*Work task*.
In the material below, find the line with "key_release_q <= key_release_d;" and the line with "20-bit == test with 1-bit output, second", then output those two lines and every line between them, exactly.
*** Begin section ***
==> config.mk <==
export PLATFORM = sky130hd
export DESIGN_NAME = key_filter
export DESIGN_NICKNAME = d
export VERILOG_FILES = /design/src/rtl/key_filter.sv
export SDC_FILE = /design/constraint.sdc
export NUM_CORES = 1
export LEC_CHECK = 0
export BUFFER_PORTS_ARGS = -buffer_cell sky130_fd_sc_hd__buf_2
export CORE_UTILIZATION = 60
export CTS_BUF_LIST = sky130_fd_sc_hd__clkbuf_4
export DETAILED_ROUTE_END_ITERATION = 10
export PLACE_DENSITY = 0.83
export SLEW_MARGIN = 0
export SYNTH_ARGS = -nofsm -noshare
export SYNTH_HDL_FRONTEND = slang
export SYNTH_SLANG_ARGS = --single-unit
export TNS_END_PERCENT = 100
==> constraint.sdc <==
create_clock -name clk -period 4.3 [get_ports clk]
set_input_delay 0.215 -clock clk [delete_from_list [all_inputs] [get_ports clk]]
set_output_delay 0.215 -clock clk [all_outputs]
set_load 0.005 [all_outputs]
==> src/rtl/key_filter.sv <==
// Debounced push-button reader: 2-flop synchroniser, bounce filter FSM, press/release/long pulses.
// Optional auto-repeat of key_flag after a long press is enabled by defining KEY_REPEAT_EN.
module key_filter #(
  parameter logic [31:0] CNT_MAX    = 32'd999_999,
  parameter logic [31:0] LONG_MAX   = 32'd49_999_999,
  parameter logic [31:0] REPEAT_MAX = 32'd9_999_999,
  parameter logic        KEY_ACTIVE = 1'b0
) (
  input  logic clk,
  input  logic rst,
  input  logic key_in,
  output logic key_flag,
  output logic key_release,
  output logic key_long,
  output logic key_state
);

  typedef enum logic [1:0] {
    IDLE           = 2'd0,
    PRESS_FILTER   = 2'd1,
    DOWN           = 2'd2,
    RELEASE_FILTER = 2'd3
  } state_t;

  state_t      state_q, state_d;
  logic        sync1_q, sync1_d;
  logic        sync2_q, sync2_d;
  logic [31:0] cnt_q, cnt_d;
  logic [31:0] hold_cnt_q, hold_cnt_d;
  logic        long_done_q, long_done_d;
  logic        key_flag_q, key_flag_d;
  logic        key_release_q, key_release_d;
  logic        key_long_q, key_long_d;
  logic        key_state_q, key_state_d;
  logic        key_s;
`ifdef KEY_REPEAT_EN
  logic [31:0] rep_cnt_q, rep_cnt_d;
`endif

  assign key_s       = (sync2_q == KEY_ACTIVE);
  assign key_flag    = key_flag_q;
  assign key_release = key_release_q;
  assign key_long    = key_long_q;
  assign key_state   = key_state_q;

  // Next-state, counter and pulse computation for the debounce FSM.
  always_comb begin
    sync1_d       = key_in;
    sync2_d       = sync1_q;
    state_d       = state_q;
    cnt_d         = cnt_q;
    hold_cnt_d    = hold_cnt_q;
    long_done_d   = long_done_q;
    key_flag_d    = 1'b0;
    key_release_d = 1'b0;
    key_long_d    = 1'b0;
    key_state_d   = key_state_q;
`ifdef KEY_REPEAT_EN
    rep_cnt_d     = rep_cnt_q;
`endif
    case (state_q)
      IDLE: begin
`ifdef KEY_REPEAT_EN
        rep_cnt_d = 32'd0;
`endif
        cnt_d = 32'd0;
        if (key_s) begin
          state_d = PRESS_FILTER;
        end else begin
          state_d = IDLE;
        end
      end
      PRESS_FILTER: begin
        if (!key_s) begin
          state_d = IDLE;
          cnt_d   = 32'd0;
        end else if (cnt_q == CNT_MAX) begin
          state_d     = DOWN;
          key_flag_d  = 1'b1;
          key_state_d = 1'b1;
          hold_cnt_d  = 32'd0;
          long_done_d = 1'b0;
        end else begin
          cnt_d = cnt_q + 32'd1;
        end
      end
      DOWN: begin
        if (!key_s) begin
          state_d = RELEASE_FILTER;
          cnt_d   = 32'd0;
        end else begin
          state_d = DOWN;
        end
        // Hold timing runs on every DOWN cycle, so a release edge cannot swallow key_long.
        if (!long_done_q) begin
          if (hold_cnt_q == LONG_MAX) begin
            key_long_d  = 1'b1;
            long_done_d = 1'b1;
`ifdef KEY_REPEAT_EN
            rep_cnt_d   = 32'd0;
`endif
          end else begin
            hold_cnt_d = hold_cnt_q + 32'd1;
          end
        end else begin
`ifdef KEY_REPEAT_EN
          if (rep_cnt_q == REPEAT_MAX) begin
            key_flag_d = 1'b1;
            rep_cnt_d  = 32'd0;
          end else begin
            rep_cnt_d = rep_cnt_q + 32'd1;
          end
`else
          hold_cnt_d = hold_cnt_q;
`endif
        end
      end
      RELEASE_FILTER: begin
        if (key_s) begin
          state_d = DOWN;
        end else if (cnt_q == CNT_MAX) begin
          state_d       = IDLE;
          key_release_d = 1'b1;
          key_state_d   = 1'b0;
          hold_cnt_d    = 32'd0;
          long_done_d   = 1'b0;
        end else begin
          cnt_d = cnt_q + 32'd1;
        end
      end
      default: begin
        state_d     = IDLE;
        cnt_d       = 32'd0;
        hold_cnt_d  = 32'd0;
        long_done_d = 1'b0;
        key_state_d = 1'b0;
      end
    endcase
  end

  // State register; synchroniser resets to the released level to avoid a spurious press.
  always_ff @(posedge clk) begin
    if (rst) begin
      sync1_q       <= ~KEY_ACTIVE;
      sync2_q       <= ~KEY_ACTIVE;
      state_q       <= IDLE;
      cnt_q         <= 32'd0;
      hold_cnt_q    <= 32'd0;
      long_done_q   <= 1'b0;
      key_flag_q    <= 1'b0;
      key_release_q <= 1'b0;
      key_long_q    <= 1'b0;
      key_state_q   <= 1'b0;
`ifdef KEY_REPEAT_EN
      rep_cnt_q     <= 32'd0;
`endif
    end else begin
      sync1_q       <= sync1_d;
      sync2_q       <= sync2_d;
      state_q       <= state_d;
      cnt_q         <= cnt_d;
      hold_cnt_q    <= hold_cnt_d;
      long_done_q   <= long_done_d;
      key_flag_q    <= key_flag_d;
      key_release_q <= key_release_d;
      key_long_q    <= key_long_d;
      key_state_q   <= key_state_d;
`ifdef KEY_REPEAT_EN
      rep_cnt_q     <= rep_cnt_d;
`endif
    end
  end

endmodule

; Word level (Yosys, flattened, before mapping)
; Cells that the tools add are included.
[op_classes]
n_mux = 30
n_eq_ne = 14
n_reduce_logical = 11
n_bitwise = 4
add_sub_neg = 2
[op_table]
columns = op, n
row1 = 32-bit 2-to-1 mux, 9
row2 = 32-bit case mux with 4 select lines, 1
row3 = 32-bit case mux with 3 select lines, 1
row4 = "32-bit by 1-bit adder with 32-bit output, second input constant", 2
row5 = "32-bit by 20-bit == test with 1-bit output, second input constant", 1
row6 = "32-bit by 26-bit == test with 1-bit output, second input constant", 1
row7 = "2-bit != test, second input constant", 7
row8 = 1-bit 2-to-1 mux, 12
row9 = 5-bit AND reduction, 2
row10 = 3-bit OR reduction, 3
row11 = 2-bit 2-to-1 mux, 4
row12 = 2-bit case mux with 4 select lines, 1
row13 = "3-bit != test, second input constant", 2
row14 = "2-bit == test, second input constant", 2
row15 = 1-bit inverter, 4
row16 = 2-bit AND reduction, 2
row17 = 1-bit case mux with 3 select lines, 1
row18 = 3-bit AND reduction, 1
row19 = 3-bit nonzero test, 1
row20 = "2-bit by 1-bit == test with 1-bit output, second input constant", 1
row21 = 2-bit zero test, 1
row22 = 1-bit case mux with 2 select lines, 1
row23 = 2-bit nonzero test, 1
[totals]
inputBits = 3
output_inout_bits = 4
ff_bits = 73

; Logic depth before layout (Yosys ltp)
; Gate-level depths: netlist (run 1).
[depth]
ltp_word = 4
ltp_mapped = 9
ltp_nobuf = 7

; Least setup slack after synthesis (run 1)
; Ideal clock, no wire load.
[synth_timing]
path_kind = register to register
from = register cnt_q[0]
to = register hold_cnt_q[18]
stages_incl_launch_ff = 10
arrival_ns = 2.176
path_slack_ns = 2.054
t_required_ns = 4.229
path_cell_list = dfxtp_1 > ha_1 > nand3_1 > nand4b_1 > nor4_4 > buf_6 > o211ai_4 > buf_6 > or4_1 > a21oi_1
[synth_between]
elab_chain_cells = 4
[synth_lines]
columns = element, line
row1 = "start, declared", 28  ; logic [31:0] cnt_q, cnt_d;
row2 = "start signal, assigned", 161  ; cnt_q <= cnt_d;
row3 = 32-bit by 20-bit == test with 1-bit output (*), "77, 121"
row4 = 32-bit 2-to-1 mux (*), --
row5 = "32-bit 2-to-1 mux, on equally long branches", --
row6 = 32-bit case mux with 3 select lines (*), --
row7 = "end signal, assigned", 162  ; hold_cnt_q <= hold_cnt_d;
row8 = "end, declared", 29  ; logic [31:0] hold_cnt_q, hold_cnt_d;
; Every way passes the cells marked *; elsewhere a longest branch is shown, timed or not. The select of a mux whose other input is x is not followed.
; A chain may end at the register's enable or synchronous reset.

; Worst setup path after layout (run 1)
[layout_timing]
from = register cnt_q[0]
to = register hold_cnt_q[31]
; The elaborated chain is that of the path after synthesis.

==> out/summary.txt, run 1 <==
XOR/XNOR share of the synthesized area -> 0.0819
Final Worst Setup Slack -> 1.31 ns
Pre-Repair DR Iteration Count -> 4
CTS clock-pin slew for the worst setup and hold paths -> 0.13 ns
DP Wirelength -> 4470 µm
I/O pins -> 7
Crit path max-delay cell type -> nor4_4
Post-synth top cells -> dfxtp_1, nor2_1, a21oi_1, nand2_1
Req. time, crit path -> 4.64 ns
DRT antenna net count -> 0
Setup crit start kind -> flip-flop
Post-cts hold buffer count -> 1
Finished Core Util -> 0.667
Vias per cell -> 5.99
Max FO, Critical Path -> 13
WP data arrival -> 3.32 ns
Register area share after synthesis -> 0.427
Synth top area cells -> dfxtp_1, xor2_1, nor2_1, or3_1, a21oi_1
Post CTS Setup Buffer Count -> 0
Fin. max-slew vios -> 0
Most used DFF post-synth -> dfxtp_1
Compound-gate portion of the synthesized area -> 0.128
Async set or reset register ratio after synthesis -> 0
Gate power share -> 0.012
Final setup fails -> 0
Critical path, cell by cell -> ha_1 -> nand3_1 -> nand4b_1 -> nor4_4 -> o2111ai_1 -> or3_1 -> a21oi_1
Crit path launch -> cnt_q[0]
Number of synthesized flops with an enable pin -> 0
Layout cell share with drive strength beyond 1 -> 0.0840
Pre-CTS setup slack -> 1.38 ns
Clk buf depth -> 2
CTS root buffer -> clkbuf_4
DRT iter0 DRCs -> 124
Worst slew pin tran -> 0.962 ns
Pint -> 987 µW
Leakage Power -> 0.00117 µW
Clk_lat worst skew -> 0.42 ns
Detailed Route WL -> 6650 µm
Initial antenna violation count -> 0
GPL Wtd Cong -> 0.826
Sw frac -> 0.211
RSZ-0062 raised after global routing -> false
FF+latch count, synth -> 73
H-tree levels -> 3
Flop pwr share -> 0.544
Sw power -> 263 µW
Worst vdd ir -> 0.257 mV
Area Overhead vs Synth -> 7.24%
Synth Area in Simple Gates -> 0.316
GR Overflow Total -> 0
Final Hold Fails -> 0
Part of the power in the clock network -> 0.444
MaxCap Viol Count -> 0
Status -> completed
Cell count after synthesis -> 397
Worst Setup End Kind -> flip-flop
Vias -> 2855
First-pass GRT wire length -> 11600 µm
CTS tree -> yes
Unique masters post-synth -> 44
# diodes -> 0
Tcrit/Tclk final -> 0.695
Total negative slack -> 0 ns
Clock Sinks -> 73
Syn_area_per_cell -> 8.62 µm²
Largest net degree at the start of global routing -> 32
Number of global-route vias before repair -> 2685
Post-Synth Adder-Cell Area -> 0.00731
PD cells -> 340 mW/mm²
Synthesized area -> 0.00342 mm²
Die height -> 77.5 µm
Fmax -> 0.335 GHz
Crit-path max cell delay -> 0.60 ns
Core Region -> 0.00551 mm²
Wire per inst -> 13.9 µm
Post-CTS sizing -> 0
FF-to-FF Start -> cnt_q[0]
Clock Skews -> 0.0219 ns
Num rows -> 27
Mapped Nets -> 402
CTS buffer count -> 9
Starting Density -> 0.622
Nets -> 405
Multiplexer area fraction after synthesis -> 0.00585
Syn. warnings -> 0
Crit Path Class -> reg2reg
Slew margin rel. -> 0.359
Fillers -> 438
Area share of the largest cell type after synthesis -> 0.427
Synth area leader -> dfxtp_1
Port bufs -> 6
Die Width -> 77.5 µm
Most common cell in the netlist -> dfxtp_1
Post-route DRC -> 0
Hold path startpoint -> rst
Largest family of logic cells by synthesized area -> simple AND/OR/NAND/NOR gates
Tmin final -> 2.99 ns
Total Power -> 1250 µW
Gr usage total -> 0.238
Tightest Hold Check Type -> in2reg
Die footprint -> 0.00601 mm²
-- per-stage QoR --
step / cell area [µm²] / hold slack, ns / std cells
after global placement: 3470 / 0.391 / 460
after floorplan: 3420 / 0.319 / 397
final: 3670 / 0.117 / 477
after CTS: 3670 / 0.104 / 477
after detailed placement: 3470 / 0.402 / 460
after global routing: 3670 / 0.143 / 477
-- cells by family after synthesis --
group	after synthesis
fa+ha+maj	2
simple gates	188
buf+inv	26
flops	73
mux	2
compound gates	74
xor+xnor	32
-- registers in the layout, summed over array words and instances, names as in the netlist, named ones only --
register,count
hold_cnt_q,32
sync2_q,1
cnt_q,32
long_done_q,1
key_release,1
state_q,1
key_long,1
key_flag,1
sync1_q,1
key_state,1
-- layout by cell type, fill, tap and decap left out, drive strengths merged, types with 3 or more instances in the layout --
master and n:
buf 6, clkinv 3, dfxtp 73, clkbuf 10
or4 8, xor2 23, o31ai 5, nor4 9
nand2b 3, xnor2 9, inv 11, o21ai 25
nor4b 5, o211ai 8, and4 6, nand4 14
nand2 29, o2111ai 4, or2 3, a21oi 29
and3 9, bufinv 3, nand3 20, or3 24
nor2 42, nor3 9
-- layer usage --
layer	track usage	part of all wire	vias to the layer above
met5	0	0	-
met4	0.126	0.015	0
met3	0.0329	0.032	10
met2	0.394	0.46	44
met1	0.300	0.49	1351
li1	-	-	1450
-- final cells by class --
type / instances / area, µm² / area share
clock buffer: 10 / 75.1 / 0.0204
sequential: 73 / 1460 / 0.398
clock inverter: 6 / 116 / 0.0317
inverter: 11 / 41.3 / 0.0112
timing repair buffer: 7 / 40.0 / 0.0109
multi-input combinational: 298 / 1850 / 0.503
tap: 72 / 90.1 / 0.0245
-- critical path, delay by kind of cell (launching register included) --
kind / cells / cell delay, ns
flip-flops: 1 / 0.41
adder cells (fa/ha/maj): 1 / 0.21
AND/OR/NAND/NOR: 4 / 1.66
AO/OA/AOI/OAI: 2 / 0.64
-- worst paths after layout --
kind	cells after the start	slack, ns	end
setup reg to reg	7	1.31	hold_cnt_q[31]
hold / removal	2	0.12	long_done_q
setup / recovery	7	1.31	hold_cnt_q[31]
hold reg to reg	1	0.43	sync2_q
-- power groups by stage --
stage	Sequential, µW	Combinational, µW	Clock, µW
2_1_floorplan	695	9.81	0
3_3_place_gp	695	13.6	0
3_5_place_dp	695	14.0	0
4_1_cts	680	14.6	564
5_1_grt	680	16.7	592
6_report	680	14.6	555
No activity file was read; power rests on OpenSTA's default activity.
==> inputs of run 2 (changes only) <==
Settings changed: ABC_AREA set to 1, CORE_UTILIZATION 60 to 59, PLACE_DENSITY 0.83 to 0.84.
Clock period 4.3 ns to 2.53 ns, I/O delays scaled along.
==> run 2 against run 1 <==
Effect of this change: setup slack got worse by 1.0 ns; highest routed layer unchanged; clock power rose by 38%; largest power group unchanged; via count rose by 58%; sequential share of layout area fell by 8.4 points.
==> out/summary.txt, run 2 <==
WP data arrival -> 2.54 ns (was 3.32 ns)
Sw frac -> 0.241 (was 0.211)
Multiplexer area fraction after synthesis -> 0 (was 0.00585)
Clock Skews -> 0.0255 ns (was 0.0219 ns)
Max FO, Critical Path -> 19 (was 13)
Number of synthesized flops with an enable pin -> 0 (unchanged)
Port bufs -> 6 (unchanged)
Clock Sinks -> 73 (unchanged)
Cell count after synthesis -> 720 (was 397)
CTS clock-pin slew for the worst setup and hold paths -> 0.12 ns (was 0.13 ns)
Area share of the largest cell type after synthesis -> 0.332 (was 0.427)
Post-route DRC -> 0 (unchanged)
Area Overhead vs Synth -> 5.74% (was 7.24%)
Most frequent cells in the layout -> nand2_1, nor2_1, inv_1 (was dfxtp_1, nor2_1, nand2_1, a21oi_1)
Synth Area in Simple Gates -> 0.433 (was 0.316)
Unique masters post-synth -> 30 (was 44)
I/O pins -> 7 (unchanged)
Part of the power in the clock network -> 0.394 (was 0.444)
Nets -> 732 (was 405)
Vias per cell -> 5.43 (was 5.99)
PD cells -> 417 mW/mm² (was 340 mW/mm²)
Synth area leader -> dfxtp_1 (unchanged)
XOR/XNOR share of the synthesized area -> 0.0458 (was 0.0819)
Fin. max-slew vios -> 0 (unchanged)
Clk_lat worst skew -> 0.45 ns (was 0.42 ns)
Register area share after synthesis -> 0.332 (was 0.427)
Layout cell share with drive strength beyond 1 -> 0.0792 (was 0.0840)
Post-Synth Adder-Cell Area -> 0.00569 (was 0.00731)
# diodes -> 0 (unchanged)
Compound-gate portion of the synthesized area -> 0.0972 (was 0.128)
Syn. warnings -> 0 (unchanged)
Pre-Repair DR Iteration Count -> 5 (was 4)
Vias -> 4513 (was 2855)
DP Wirelength -> 7800 µm (was 4470 µm)
FF+latch count, synth -> 73 (unchanged)
Critical path, cell by cell -> ha_1 -> nand2_2 -> nor2_2 -> nand2_1 -> nor2_2 -> nand3_2 -> nand2_2 -> nand3_2 -> buf_4 -> nand2_1 -> a21oi_2 (was ha_1 -> nand3_1 -> nand4b_1 -> nor4_4 -> o2111ai_1 -> or3_1 -> a21oi_1)
Req. time, crit path -> 2.85 ns (was 4.64 ns)
GPL Wtd Cong -> 0.971 (was 0.826)
Fmax -> 0.449 GHz (was 0.335 GHz)
Final Hold Fails -> 0 (unchanged)
Crit Path Class -> reg2reg (unchanged)
Num rows -> 31 (was 27)
CTS tree -> yes (unchanged)
Post-synth top cells -> nand2_1, nor2_1, inv_1 (was dfxtp_1, nor2_1, a21oi_1, nand2_1)
Wire per inst -> 12.8 µm (was 13.9 µm)
Flop pwr share -> 0.594 (was 0.544)
H-tree levels -> 3 (unchanged)
Post-layout instance area -> 0.00465 mm² (was 0.00367 mm²)
GR Overflow Total -> 0 (unchanged)
Crit path max-delay cell type -> dfxtp_1 (was nor4_4)
CTS root buffer -> clkbuf_4 (unchanged)
Die height -> 88.4 µm (was 77.5 µm)
Detailed Route WL -> 10600 µm (was 6650 µm)
Worst slew pin tran -> 0.715 ns (was 0.962 ns)
Crit-path max cell delay -> 0.38 ns (was 0.60 ns)
Most common cell after layout, fill and taps aside -> nand2_1 (was dfxtp_1)
RSZ-0062 raised after global routing -> false (unchanged)
Pint -> 1470 µW (was 987 µW)
Die footprint -> 0.00781 mm² (was 0.00601 mm²)
Worst Setup End Kind -> flip-flop (unchanged)
Die Width -> 88.4 µm (was 77.5 µm)
Final setup fails -> 0 (unchanged)
Total negative slack -> 0 ns (unchanged)
Cell Area, Placed -> 0.00450 mm² (was 0.00347 mm²)
Top flop regs -> cnt_q: 32 flops, hold_cnt_q: 32 flops (unchanged)
Starting Density -> 0.610 (was 0.622)
Fillers -> 669 (was 438)
Slew margin rel. -> 0.520 (was 0.359)
Tightest Hold Check Type -> in2reg (unchanged)
Core Region -> 0.00721 mm² (was 0.00551 mm²)
Worst vdd ir -> 0.303 mV (was 0.257 mV)
Gate power share -> 0.011 (was 0.012)
Largest net degree at the start of global routing -> 41 (was 32)
Register-to-Register Path Depth -> 11 (was 7)
DRT iter0 DRCs -> 431 (was 124)
Async set or reset register ratio after synthesis -> 0 (unchanged)
Hold Path Depth -> 4 (was 2)
Status -> completed (unchanged)
Initial antenna violation count -> 0 (unchanged)
Multi-input logic area -> 0.00256 mm² (was 0.00185 mm²)
CTS buffer count -> 9 (unchanged)
Syn_area_per_cell -> 6.11 µm² (was 8.62 µm²)
Synth top area cells -> dfxtp_1, nand2_1, nor2_1, inv_1, a21oi_1 (was dfxtp_1, xor2_1, nor2_1, or3_1, a21oi_1)
Total Power -> 1940 µW (was 1250 µW)
MaxCap Viol Count -> 0 (unchanged)
Final Worst Setup Slack -> 0.305 ns (was 1.31 ns)
Setup crit start kind -> flip-flop (unchanged)
Pre-CTS setup slack -> 0.311 ns (was 1.38 ns)
DRT antenna net count -> 0 (unchanged)
Largest family of logic cells by synthesized area -> simple AND/OR/NAND/NOR gates (unchanged)
Leakage Power -> 0.00148 µW (was 0.00117 µW)
First-pass GRT wire length -> 17500 µm (was 11600 µm)
Sw power -> 468 µW (was 263 µW)
Fin Hold WS -> 0.0142 ns (was 0.117 ns)
Register area -> 0.00146 mm² (unchanged)
Tcrit/Tclk final -> 0.879 (was 0.695)
Mapped Nets -> 725 (was 402)
Synthesized area -> 0.00440 mm² (was 0.00342 mm²)
Most common cell in the netlist -> nand2_1 (was dfxtp_1)
Number of global-route vias before repair -> 3803 (was 2685)
Gr usage total -> 0.288 (was 0.238)
Tmin final -> 2.22 ns (was 2.99 ns)
Clk buf depth -> 2 (unchanged)
Post-CTS sizing -> 0 (unchanged)
Most used DFF post-synth -> dfxtp_1 (unchanged)
-- run 2: cell types whose count changed after synthesis, moves of 6 or more --
| cell | change |
|---|---|
| xor2_1 | -6 |
| a21oi_2 | +10 |
| nor3_1 | +10 |
| or4_1 | -8 |
| or3_1 | -24 |
| o211ai_1 | -6 |
| a21oi_1 | +13 |
| nand2_1 | +184 |
| and3_1 | -9 |
| nand2_2 | +7 |
| and4_1 | -6 |
| inv_1 | +64 |
| nand3_1 | +20 |
| nor2_1 | +99 |
-- run 2: metal layers --
layer	GRT usage	part of all wire
met2	0.429	0.43
met4	0.120	0.020
met3	0.0364	0.070
met1	0.420	0.48
met5	0	0
-- run 2: power by group through the flow --
stage	Sequential, µW	Clock (µW)	Combinational (µW)
2_1_floorplan	1180	0	14.2
3_3_place_gp	1180	0	20.8
3_5_place_dp	1180	0	21.0
4_1_cts	1150	773	22.2
5_1_grt	1150	821	24.2
6_report	1150	765	22.3
-- run 2: critical path, delay by kind of cell (launching register included) --
| kind | cells | cell delay (ns) |
|---|---|---|
| AO/OA/AOI/OAI | 1 | 0.05 |
| adder cells (fa/ha/maj) | 1 | 0.19 |
| AND/OR/NAND/NOR | 8 | 1.12 |
| buffers and inverters | 1 | 0.33 |
| flip-flops | 1 | 0.38 |
-- run 2: cell type report --
cell class	instances	area share
tap	99	0.0266
clock inverter	6	0.0145
timing repair buffer	11	0.0151
sequential	73	0.314
multi-input combinational	553	0.550
clock buffer	10	0.0161
inverter	79	0.0637
-- run 2: path summary, 6_finish.rpt --
kind / to / startpoint / slack (ns)
max: hold_cnt_q[27] / cnt_q[0] / 0.31
min: flip-flop / rst / 0.01
max reg2reg: hold_cnt_q[27] / cnt_q[0] / 0.31
min reg2reg: sync2_q / sync1_q / 0.45
-- run 2: logic make-up after synthesis --
family,after synthesis
AO/OA/AOI/OAI,76
buffers and inverters,94
AND/OR/NAND/NOR,452
adder cells (fa/ha/maj),2
flip-flops,73
XOR/XNOR,23
-- run 2: through the flow --
step                      utilization  instances
after floorplan                     -        720
after global placement          0.624        814
after detailed placement        0.624        814
after CTS                       0.645        831
after global routing            0.645        831
final                           0.645        831
-- run 2: timing repair --
action / CTS / global route
hold buffers: 1 / 0
buffers inserted: 0 / 0
endpoints found under the hold margin: 1 / 0
==> inputs of run 3 (changes only) <==
Settings changed: SETUP_SLACK_MARGIN set to 0.4.
==> run 3 against run 2 <==
Effect of this change: count of clock-buffer cells in the layout unchanged; largest power group unchanged; sequential share of layout area decreased by 0.77 points; highest routed layer unchanged; maximum frequency up 11%; utilization up 1.7 points; total power is essentially flat.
*** End section ***
*Task response*.
      key_release_q <= key_release_d;
      key_long_q    <= key_long_d;
      key_state_q   <= key_state_d;
`ifdef KEY_REPEAT_EN
      rep_cnt_q     <= rep_cnt_d;
`endif
    end
  end

endmodule

; Word level (Yosys, flattened, before mapping)
; Cells that the tools add are included.
[op_classes]
n_mux = 30
n_eq_ne = 14
n_reduce_logical = 11
n_bitwise = 4
add_sub_neg = 2
[op_table]
columns = op, n
row1 = 32-bit 2-to-1 mux, 9
row2 = 32-bit case mux with 4 select lines, 1
row3 = 32-bit case mux with 3 select lines, 1
row4 = "32-bit by 1-bit adder with 32-bit output, second input constant", 2
row5 = "32-bit by 20-bit == test with 1-bit output, second input constant", 1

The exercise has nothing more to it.